It was that particular day at the river that I first saw the reality of life and death in Nepal, and I came to a slow realization that my initial romanticism was more imaginary than I wanted to admit. Many folks in this country have seen constant death, sickness and morbidity in their communities and homes, and as a necessary result have come to terms with them. In the United States, we go to extreme lengths to avoid talking or thinking about death, even to the point of sterilizing and masking the funeral ritual to make it feel more pleasant, or putting our elderly into homes and letting someone else take care of the transition. But these practices only work to further our national disconnect from the organic process of life, and as a consequence pull us further away from one another through fear. In Nepal when a loved one becomes terminally ill, they are usually taken care of by their extended family in their homes, and rarely die on a hospital bed in some eggshell-white hospice room with tubes connecting them to beeping, blinking opiate-dispensing machines. Because of this, Nepali people see death and sickness from an early age, they become intimately familiar with it and are able to accept dying as simply the other side of being born.

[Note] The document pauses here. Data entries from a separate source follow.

===== config.mk =====
export PLATFORM = sky130hd
export DESIGN_NAME = cordic_spi_master
export DESIGN_NICKNAME = d
export VERILOG_FILES = /design/src/rtl/cordic_spi_master.sv
export SDC_FILE = /design/constraint.sdc
export NUM_CORES = 1
export LEC_CHECK = 0
export CAP_MARGIN = 20
export CORE_MARGIN = 1
export CORE_UTILIZATION = 40
export CTS_BUF_LIST = sky130_fd_sc_hd__clkbuf_4 sky130_fd_sc_hd__clkbuf_8
export CTS_CLUSTER_SIZE = 25
export DETAILED_ROUTE_END_ITERATION = 8
export SETUP_SLACK_MARGIN = 0.1
export SYNTH_ARGS = -nofsm -noshare
export SYNTH_HDL_FRONTEND = slang
export SYNTH_SLANG_ARGS = --single-unit

===== constraint.sdc =====
create_clock -name i_clk -period 2.41 [get_ports i_clk]
set_clock_uncertainty 0.1 [all_clocks]
set_input_delay 0.723 -clock i_clk [delete_from_list [all_inputs] [get_ports i_clk]]
set_output_delay 0.723 -clock i_clk [all_outputs]
set_load 0.005 [all_outputs]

And so as that body wrapped in white and orange sheets was gently placed into the Bagmati River and allowed to flow with the current downstream until it was swept underneath the water, his or her loved ones can rest assured that someday soon, the spirit of their beloved will rise up and ascend from the primordial waters, taking on a new form and continuing their eternal existence.

Because death is not really death, and the dead are never truly dead.